_Extracted entries_
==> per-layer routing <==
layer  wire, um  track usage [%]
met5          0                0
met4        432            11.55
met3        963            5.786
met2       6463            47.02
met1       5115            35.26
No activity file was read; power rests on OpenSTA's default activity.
===== config.mk =====
export PLATFORM = sky130hd
export DESIGN_NAME = serial_ctrl_regs
export DESIGN_NICKNAME = d
export VERILOG_FILES = /design/src/rtl/sctl_pkg.sv /design/src/rtl/sctl_frame.sv /design/src/rtl/sctl_regbank.sv /design/src/rtl/serial_ctrl_regs.sv
export SDC_FILE = /design/constraint.sdc
export NUM_CORES = 1
export LEC_CHECK = 0
export BUFFER_PORTS_ARGS = -buffer_cell sky130_fd_sc_hd__buf_4
export CAP_MARGIN = 10
export CORE_UTILIZATION = 62
export CTS_CLUSTER_DIAMETER = 30
export DETAILED_ROUTE_END_ITERATION = 16
export PLACE_DENSITY = 0.86
export RECOVER_POWER = 50
export SYNTH_ARGS = -nofsm -noshare
export SYNTH_HDL_FRONTEND = slang
export SYNTH_SLANG_ARGS = --single-unit

===== constraint.sdc =====
create_clock -name clk -period 4.42 [get_ports clk]
set_input_delay 0.663 -clock clk [delete_from_list [all_inputs] [get_ports clk]]
set_output_delay 0.663 -clock clk [all_outputs]
set_load 0.01 [all_outputs]

===== src/rtl/sctl_pkg.sv =====
package sctl_pkg;
  localparam int REG_DW = 9;
  localparam int REG_AW = 3;
  localparam int REG_N  = 1 << REG_AW;
  localparam int GAIN_W = 6;

  localparam int A_CFG    = 0;
  localparam int A_MUX    = 1;
  localparam int A_GAIN_R = 2;
  localparam int A_GAIN_G = 3;
  localparam int A_GAIN_B = 4;
  localparam int A_OFF_R  = 5;
  localparam int A_OFF_G  = 6;
  localparam int A_OFF_B  = 7;

  // configuration field positions
  localparam int CB_CLAMP = 6;
  localparam int CB_3CH   = 5;
  localparam int CB_CDS   = 4;
  localparam int CB_PD    = 2;
  localparam int CB_RANGE = 1;
  localparam int CB_1BYTE = 0;
  // mux field positions
  localparam int MB_ORDER = 7;
  localparam int MB_RED   = 6;
  localparam int MB_GREEN = 5;
  localparam int MB_BLUE  = 4;

  function automatic logic [REG_DW-1:0] reg_default(input int idx);
    case (idx)
      A_CFG:   return 9'h070;
      A_MUX:   return 9'h0CF;
      default: return '0;
    endcase
  endfunction

  function automatic logic [REG_DW-1:0] reg_mask(input int idx);
    if (idx >= A_GAIN_R && idx <= A_GAIN_B)
      return REG_DW'((1 << GAIN_W) - 1);
    return '1;
  endfunction
endpackage


===== src/rtl/sctl_frame.sv =====
module sctl_frame
  import sctl_pkg::*;
#(
  parameter int DATA_W = REG_DW,
  parameter int ADDR_W = REG_AW
) (
  input  logic              clk,
  input  logic              rst,
  input  logic              sclk_i,
  input  logic              sload_n_i,
  input  logic              sdata_i,
  input  logic [DATA_W-1:0] rd_data,
  output logic [ADDR_W-1:0] rd_addr,
  output logic              wr_en,
  output logic [ADDR_W-1:0] wr_addr,
  output logic [DATA_W-1:0] wr_data,
  output logic              sdata_o,
  output logic              sdata_oe_o
);
  localparam int FLEN = 1 + ADDR_W + DATA_W;
  localparam int CW   = $clog2(FLEN + 1);
  localparam logic [CW-1:0] LAST      = CW'(FLEN);
  localparam logic [CW-1:0] ADDR_DONE = CW'(ADDR_W + 1);

  logic s_sclk, d_sclk, s_ld, d_ld, s_dat;
  logic rise, fall;
  logic [CW-1:0]     cnt;
  logic [FLEN-2:0]   shreg;
  logic              rw_q;
  logic [DATA_W-1:0] rd_sh;
  logic              sdo_q, oe_q, wr_q;

  always_ff @(posedge clk) begin
    if (rst) begin
      s_sclk <= 1'b0;
      d_sclk <= 1'b0;
      s_ld   <= 1'b1;
      d_ld   <= 1'b1;
      s_dat  <= 1'b0;
    end else begin
      s_sclk <= sclk_i;
      d_sclk <= s_sclk;
      s_ld   <= sload_n_i;
      d_ld   <= s_ld;
      s_dat  <= sdata_i;
    end
  end

  assign rise = s_sclk & ~d_sclk;
  assign fall = ~s_sclk & d_sclk;

  always_ff @(posedge clk) begin
    if (rst) begin
      cnt   <= '0;
      shreg <= '0;
      rw_q  <= 1'b0;
      rd_sh <= '0;
      sdo_q <= 1'b0;
      oe_q  <= 1'b0;
      wr_q  <= 1'b0;
    end else begin
      // commit only on the strobe's rising edge after a complete write frame
      wr_q <= s_ld && !d_ld && (cnt == LAST) && !rw_q;
      if (s_ld) begin
        cnt  <= '0;
        oe_q <= 1'b0;
      end else begin
        if (rise && cnt != LAST) begin
          shreg <= {shreg[FLEN-3:0], s_dat};
          cnt   <= cnt + 1'b1;
          if (cnt == '0) rw_q <= s_dat;
        end
        if (fall && rw_q && cnt >= ADDR_DONE && cnt != LAST) begin
          oe_q <= 1'b1;
          if (cnt == ADDR_DONE) begin
            sdo_q <= rd_data[DATA_W-1];
            rd_sh <= {rd_data[DATA_W-2:0], 1'b0};
          end else begin
            sdo_q <= rd_sh[DATA_W-1];
            rd_sh <= {rd_sh[DATA_W-2:0], 1'b0};
          end
        end else if (fall && cnt == LAST) begin
          oe_q <= 1'b0;
        end
      end
    end
  end

  assign rd_addr    = shreg[ADDR_W-1:0];
  assign wr_addr    = shreg[DATA_W +: ADDR_W];
  assign wr_data    = shreg[DATA_W-1:0];
  assign wr_en      = wr_q;
  assign sdata_o    = sdo_q;
  assign sdata_oe_o = oe_q;
endmodule


===== src/rtl/sctl_regbank.sv =====
module sctl_regbank
  import sctl_pkg::*;
#(
  parameter int DATA_W = REG_DW,
  parameter int ADDR_W = REG_AW,
  localparam int NR    = 1 << ADDR_W
) (
  input  logic                 clk,
  input  logic                 rst,
  input  logic                 wr_en,
  input  logic [ADDR_W-1:0]    wr_addr,
  input  logic [DATA_W-1:0]    wr_data,
  input  logic [ADDR_W-1:0]    rd_addr,
  output logic [DATA_W-1:0]    rd_data,
  output logic [NR*DATA_W-1:0] bank_o
);
  logic [DATA_W-1:0] bank_q [NR];

  always_ff @(posedge clk) begin
    if (rst) begin
      for (int i = 0; i < NR; i++) bank_q[i] <= DATA_W'(reg_default(i));
    end else if (wr_en) begin
      bank_q[wr_addr] <= wr_data & DATA_W'(reg_mask(int'(wr_addr)));
    end
  end

  assign rd_data = bank_q[rd_addr];

  for (genvar g = 0; g < NR; g++) begin : g_flat
    assign bank_o[g*DATA_W +: DATA_W] = bank_q[g];
  end
endmodule


===== src/rtl/serial_ctrl_regs.sv =====
module serial_ctrl_regs
  import sctl_pkg::*;
#(
  parameter int DATA_W = REG_DW,
  parameter int ADDR_W = REG_AW
) (
  input  logic              clk,
  input  logic              rst,
  input  logic              sclk_i,
  input  logic              sload_n_i,
  input  logic              sdata_i,
  output logic              sdata_o,
  output logic              sdata_oe_o,
  output logic              clamp_int_o,
  output logic              three_ch_o,
  output logic              cds_en_o,
  output logic              pwr_down_o,
  output logic              range_2v_o,
  output logic              one_byte_o,
  output logic              order_rgb_o,
  output logic              sel_red_o,
  output logic              sel_green_o,
  output logic              sel_blue_o,
  output logic [3:0]        clamp_code_o,
  output logic [GAIN_W-1:0] gain_red_o,
  output logic [GAIN_W-1:0] gain_green_o,
  output logic [GAIN_W-1:0] gain_blue_o,
  output logic [DATA_W-1:0] offs_red_o,
  output logic [DATA_W-1:0] offs_green_o,
  output logic [DATA_W-1:0] offs_blue_o
);
  localparam int NR = 1 << ADDR_W;

  logic                 frame_wr;
  logic [ADDR_W-1:0]    wr_addr, rd_addr;
  logic [DATA_W-1:0]    wr_data, rd_data;
  logic [NR*DATA_W-1:0] bank_flat;
  logic [DATA_W-1:0]    cfg, mux, g_r, g_g, g_b;
  logic                 unused_bits;

  sctl_frame #(.DATA_W(DATA_W), .ADDR_W(ADDR_W)) u_frame (
    .clk(clk), .rst(rst), .sclk_i(sclk_i), .sload_n_i(sload_n_i), .sdata_i(sdata_i),
    .rd_data(rd_data), .rd_addr(rd_addr), .wr_en(frame_wr), .wr_addr(wr_addr),
    .wr_data(wr_data), .sdata_o(sdata_o), .sdata_oe_o(sdata_oe_o)
  );

  sctl_regbank #(.DATA_W(DATA_W), .ADDR_W(ADDR_W)) u_bank (
    .clk(clk), .rst(rst), .wr_en(frame_wr), .wr_addr(wr_addr), .wr_data(wr_data),
    .rd_addr(rd_addr), .rd_data(rd_data), .bank_o(bank_flat)
  );

  assign cfg = bank_flat[A_CFG*DATA_W    +: DATA_W];
  assign mux = bank_flat[A_MUX*DATA_W    +: DATA_W];
  assign g_r = bank_flat[A_GAIN_R*DATA_W +: DATA_W];
  assign g_g = bank_flat[A_GAIN_G*DATA_W +: DATA_W];
  assign g_b = bank_flat[A_GAIN_B*DATA_W +: DATA_W];

  assign clamp_int_o  = cfg[CB_CLAMP];
  assign three_ch_o   = cfg[CB_3CH];
  assign cds_en_o     = cfg[CB_CDS];
  assign pwr_down_o   = cfg[CB_PD];
  assign range_2v_o   = cfg[CB_RANGE];
  assign one_byte_o   = cfg[CB_1BYTE];
  assign order_rgb_o  = mux[MB_ORDER];
  assign sel_red_o    = mux[MB_RED];
  assign sel_green_o  = mux[MB_GREEN];
  assign sel_blue_o   = mux[MB_BLUE];
  assign clamp_code_o = mux[3:0];
  assign gain_red_o   = g_r[GAIN_W-1:0];
  assign gain_green_o = g_g[GAIN_W-1:0];
  assign gain_blue_o  = g_b[GAIN_W-1:0];
  assign offs_red_o   = bank_flat[A_OFF_R*DATA_W +: DATA_W];
  assign offs_green_o = bank_flat[A_OFF_G*DATA_W +: DATA_W];
  assign offs_blue_o  = bank_flat[A_OFF_B*DATA_W +: DATA_W];

  // reserved bits are stored and readable but drive no field
  assign unused_bits = ^{cfg[DATA_W-1:CB_CLAMP+1], cfg[3], mux[DATA_W-1:MB_ORDER+1],
                         g_r[DATA_W-1:GAIN_W], g_g[DATA_W-1:GAIN_W], g_b[DATA_W-1:GAIN_W]};
endmodule


## After elaboration in Yosys (flattened, before gate mapping)

Memories as Yosys holds them, arrays and structs flattened. A register that Yosys moved wholly into a read port is not among the register bits.
Cells that the tools add are included.

- $lt $le $gt $ge: 3
- Shift-type cells: 0
- Bitwise gates (word level): 6
- Divide/modulo/power cells: 0
- $add $sub $neg: 1
- Multiply operators: 0
- Equality and inequality tests: 3
- Muxes and demuxes: 24
- Reduce and logical (&&, ||, !) cells: 18

Operators with widths:

| operator | number |
|---|---|
| $mux 9 | 9 |
| $mux 1 | 12 |
| $and 9x9->9 | 1 |
| $logic_and 1x1->1 | 9 |
| $mux 3 | 3 |
| $reduce_or 9->1 | 1 |
| $add 4x1->4 const B | 1 |
| $eq 4x3->1 const B | 1 |
| $eq 4x4->1 const B | 1 |
| $ge 4x3->1 const B | 1 |
| $logic_not 4->1 | 1 |
| $ne 4x4->1 const B | 1 |
| $reduce_and 2->1 | 2 |
| $ge 3x2->1 const B | 1 |
| $le 3x3->1 const B | 1 |
| $not 1->1 | 3 |
| $reduce_and 3->1 | 1 |
| $and 1x1->1 | 2 |
| $logic_not 1->1 | 2 |
| $reduce_bool 2->1 | 1 |
| $reduce_or 2->1 | 1 |

- Memories: 1
- Logic and storage cells: 68
- Memory bits (writable): 72
- Bits of input ports: 5
- Output and inout bits: 61
- Bits in latches: 0
- ROM bits: 0
- Register bits after elaboration: 34

Memory list:

| name | depth | bits a word | rd ports | clocked after Yosys merged registers in | wr ports | line | text |
|---|---|---|---|---|---|---|---|
| u_bank.bank_q | 8 | 9 | 9 | 1 | 8 | sctl_regbank.sv:17 | `logic [DATA_W-1:0] bank_q [NR];` |

## Logic depth before layout (Yosys ltp)

- Word-level depth: 10
- Depth in mapped cells: 7
- Depth with buffers taken out: 5

## Hierarchy

Synthesis repeated with hierarchy kept, for this count alone.

- Cells, all modules: 362
- Area, all modules: 4908.5 um^2

Modules (own cells, without submodules):

| module | cells an instance | times used | area each (um^2) |
|---|---|---|---|
| sctl_regbank | 197 | 1 | 3316.9 |
| sctl_frame | 165 | 1 | 1591.5 |

## Least setup slack after synthesis

OpenSTA, ideal clock, no wires.

- Kind: in2reg
- Start point: in rst
- End point: mem u_bank.bank_q[2][0] (netlist name), enable pin
- Required time: 4.033 ns
- Slack: 2.127 ns
- Arrival time: 1.905 ns
- Library setup time: 0.387 ns
- Stages: 3
- Path buffers: 1
- Cells stage by stage: or3b_1 clkbuf_1 o21ai_0

RTL lines:

| element | line | text |
|---|---|---|
| start, declared | serial_ctrl_regs.sv:8 | `input logic rst,` |
| end, declared | sctl_regbank.sv:17 |  |

==> run summary <==
The post-route netlist has 11.2% of its cells at a drive strength greater than 1. In the synthesized netlist the dominant register cell turns out to be edfxtp_1. In this run the tool buffered the top-level ports with 65 buffer cells. The global-route wire length before repair came out at 17300 um.

The remaining number of nets flagged by the antenna check after routing is 0. The tool flagged a number of max-cap violations equal to 0. The worst path in the final design needs a cycle of 2.80 ns, including I/O delays and setup. No sink is reached through more buffers than the 2 on the longest clock path. The highest metal layer carrying signal wires in the routed design is met4.

The area enclosed by the die boundary is 8750 um2. The layout overhead on the synthesized area came out at 2.84%. Global routing used 27.5% of the available tracks across all layers. The total via count after detailed routing is 3338. The number of buffers inserted to repair setup after CTS came out at 0. The library cell with the largest summed area after synthesis is edfxtp_1. The violation count after the first detailed-route iteration is 338.

The later-pin clock latency in the skew report is 0.38 ns. The count of unresolved DRC violations after routing came out at 0. Of all flip-flops after synthesis, the portion carrying an async set or reset was 0%. The area of the mapped netlist came out at 5200 um2. In this run the worst path has a maximum fanout of 30. On the worst path, the slowest cell contributes a delay of 0.98 ns. The routability-driven placement congestion ratio came out at 0.867.

The H-tree depth came out at 3. After detailed routing, the met3 layer carries 747 um of wire. Detailed placement finished with a half-perimeter wire length of 7840 um. The number of register bits inferred by synthesis is 108. The die height came out at 93.5 um.

The fraction of the yosys area taken by sequential cells is 55.5%. The final setup TNS came out at 0 ns. The post-CTS resize count is 0. The cell at the root of the clock tree is clkbuf_8. Across the VDD grid, the largest voltage drop is 0.000182 V. The number of hold buffers added after CTS was 0. Yosys attributes the largest share of cell area to edfxtp_1 (42%), dfxtp_1 (14%), mux4_2 (7.8%). The run finished with clean final reports. The internal reg-to-reg setup slack is 2.15 ns. The clock arrives with 0.00488 ns of skew. After detailed routing, the total wire length is 11300 um. The worst setup path is launched from a primary input.

The standard cell core area is 8180 um2. The tightest min-delay check is of the in -> reg type. The setup path with the least slack is of type in -> reg.

At the end of the flow the core is filled with cells to 65.4%. The initial core utilization came out at 63.6%. During synthesis, Yosys emitted a total of 0 warnings.

The power density over the cells is 346 nW/um2. The average via count per standard cell is 6.14. TritonCTS built the clock tree. The cell area after layout is 5340 um2. The final-report hold violation count came out at 0. The routed wire length on met2 came out at 5470 um. For this design, the slowest cell found on the critical path is o21ai_0.

For this run, the top clock speed supported by timing is 357 MHz. The clock sink total is 108. The met1 wire length came out at 4760 um. The setup-violating endpoint count in the final report came out at 0. The worst setup path is captured at a flop. From left edge to right edge, the die measures 93.5 um.

Summed over all layers, the global routing overflow is 0. The average size of a mapped cell is 12.4 um2. The number of slew-limit violations in the final report came out at 0.

The count of distinct cell types in the synthesized netlist came out at 41. The final clock period utilization by the worst path is 63.4%. Setup repair after global routing left no endpoint under its margin. The post-detailed-placement cell area is 5370 um2. Entering global routing, the biggest net connects 31 pins. The synthesized design contains 72 enable-type register cells. The initial antenna violation count is 0. The leakage component of the power came out at 1.65 nW. The number of buffers created by CTS came out at 9. The net count of the finished layout came out at 442. Walking the worst path, the cells encountered are clkbuf_1, or3b_1, o21ai_0. The number of iterations in the first detailed-routing pass is 5. By count the netlist is led by edfxtp_1 (72), buf_4 (50), and2_1 (46). The cell row count came out at 33. edfxtp_1 is the most common cell in the netlist. The via count of the first global-routing pass is 3091. The category of cells accounting for the largest share of critical-path delay is compound AO/OA/AOI/OAI gates.

The average wire per cell in the routed design came out at 20.8 um. The number of buffers and inverters on the critical path came out at 1. The antenna diode count came out at 0.

The data arrival time at the worst-slack endpoint came out at 2.80 ns. The headroom to the max-slew limit came out at 18.8%. Counting every instance in the synthesized netlist gives 420. The clock transition at the registers of the reported paths is 0.10 ns. The top-level I/O count came out at 66.

The area share of the leading cell type in the synthesized netlist came out at 41.6%. The transition time at the pin with the least slew margin came out at 1.22 ns. The data required time at the worst endpoint came out at 4.42 ns.
## cells in the final DEF, fill, tap and decap left out, drive strengths merged, types with 2 or more instances in the layout
master	count
clkinv	3
ha	3
nand3b	3
nor2	15
inv	10
mux2i	10
edfxtp	72
nand4	12
nand4bb	2
buf	5
or3	5
nand2	18
clkbuf	73
a21oi	18
nor2b	11
and2	46
nand2b	10
or3b	2
o221ai	8
o21ai	7
nand3	7
nor3	4
dfxtp	36
mux4	18
or2	2
conb	9
o31ai	21
## per-layer routing
layer / track usage, % / vias to the layer above
met5: 0 / -
met4: 11.9 / 0
met3: 5.04 / 23
met2: 44.0 / 142
met1: 36.9 / 1664
li1: - / 1509
## kinds of logic (layout without fill, tap and decap cells)
group                    Yosys count  in the layout  share of synthesized area (%)
buffers and inverters             81             92                           9.75
other                              1              9                         0.0722
adder cells (fa/ha/maj)            3              3                          0.722
multiplexers                      28             28                           9.73
AND/OR/NAND/NOR                  141            141                           15.8
AO/OA/AOI/OAI                     58             58                           8.43
flip-flops                       108            108                           55.5
## path summary, 6_finish.rpt
| check | cells after the start | startpoint | endpoint |
|---|---|---|---|
| max | 3 | rst | u_bank.bank_q[6][2]$_SDFFCE_PN0P_ |
| min | 2 | sload_n_i | u_frame.s_ld$_SDFF_PP1_ |
| max reg2reg | 4 | u_frame.cnt[0]$_SDFFE_PP0P_ | u_frame.rd_sh[2]$_SDFFE_PP0P_ |
| min reg2reg | 2 | u_frame.s_dat$_SDFF_PP0_ | u_frame.rw_q$_SDFFE_PP0P_ |
## flip-flops by register name (all words and copies together) (netlist names), named ones only
| name | cells |
|---|---|
| u_bank.bank_q | 72 |
| u_frame.cnt | 4 |
| u_frame.d_ld | 1 |
| u_frame.d_sclk | 1 |
| u_frame.rd_sh | 8 |
| u_frame.rw_q | 1 |
| u_frame.s_dat | 1 |
| u_frame.s_ld | 1 |
| u_frame.s_sclk | 1 |
| u_frame.sdata_o | 1 |
| u_frame.sdata_oe_o | 1 |
| u_frame.shreg | 12 |
| u_frame.wr_en | 1 |
## cell type report
type / instances / area, um2
timing repair buffer: 69 / 280
sequential: 108 / 2880
fill: 632 / 2830
clock buffer: 9 / 124
clock inverter: 7 / 72.6
inverter: 7 / 26.3
multi-input combinational: 239 / 1830
tap: 105 / 131
## metrics by stage
step | cells | setup slack (ns) | power, W | hold WS, ns
after floorplan | 428 | 2.13 | 0.00124 | 0.438
final | 544 | 1.62 | 0.00185 | 0.456
after global routing | 544 | 1.50 | 0.00190 | 0.448
after CTS | 541 | 2.02 | 0.00187 | 0.450
after global placement | 525 | 1.74 | 0.00127 | 0.462
after detailed placement | 525 | 1.61 | 0.00128 | 0.479
## power breakdown
part / switching, W / internal, W / leakage (nW)
logic: 0.0000628 / 0.0000309 / 0.565
clock network: 0.000350 / 0.000266 / 0.0997
registers: 0.0000273 / 0.00111 / 0.982
total: 0.000440 / 0.00141 / 1.65
(Power assumes the default switching activity.)
===== src/rtl/rt_period_counter.sv =====
module rt_period_counter #(
  parameter int PW = 9
) (
  input  logic          clk,
  input  logic          rst_n,
  input  logic          load,
  input  logic [PW-1:0] load_val,
  input  logic          run,
  output logic          tick
);
  logic [PW-1:0] per_q;
  logic [PW-1:0] cnt_q;

  // expiry when the count reaches 1 (a count of 0 behaves like 1)
  assign tick = run && !load && (cnt_q[PW-1:1] == '0);

  always_ff @(posedge clk or negedge rst_n) begin
    if (!rst_n) begin
      per_q <= '0;
      cnt_q <= '0;
    end else if (load) begin
      per_q <= load_val;
      cnt_q <= load_val;
    end else if (tick) begin
      cnt_q <= per_q;
    end else if (run) begin
      cnt_q <= cnt_q - 1'b1;
    end
  end
endmodule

_Task directions_
Within the entries above, find each line where "elaboration" appears; copy every one.

_Written response_
## After elaboration in Yosys (flattened, before gate mapping)
- Register bits after elaboration: 34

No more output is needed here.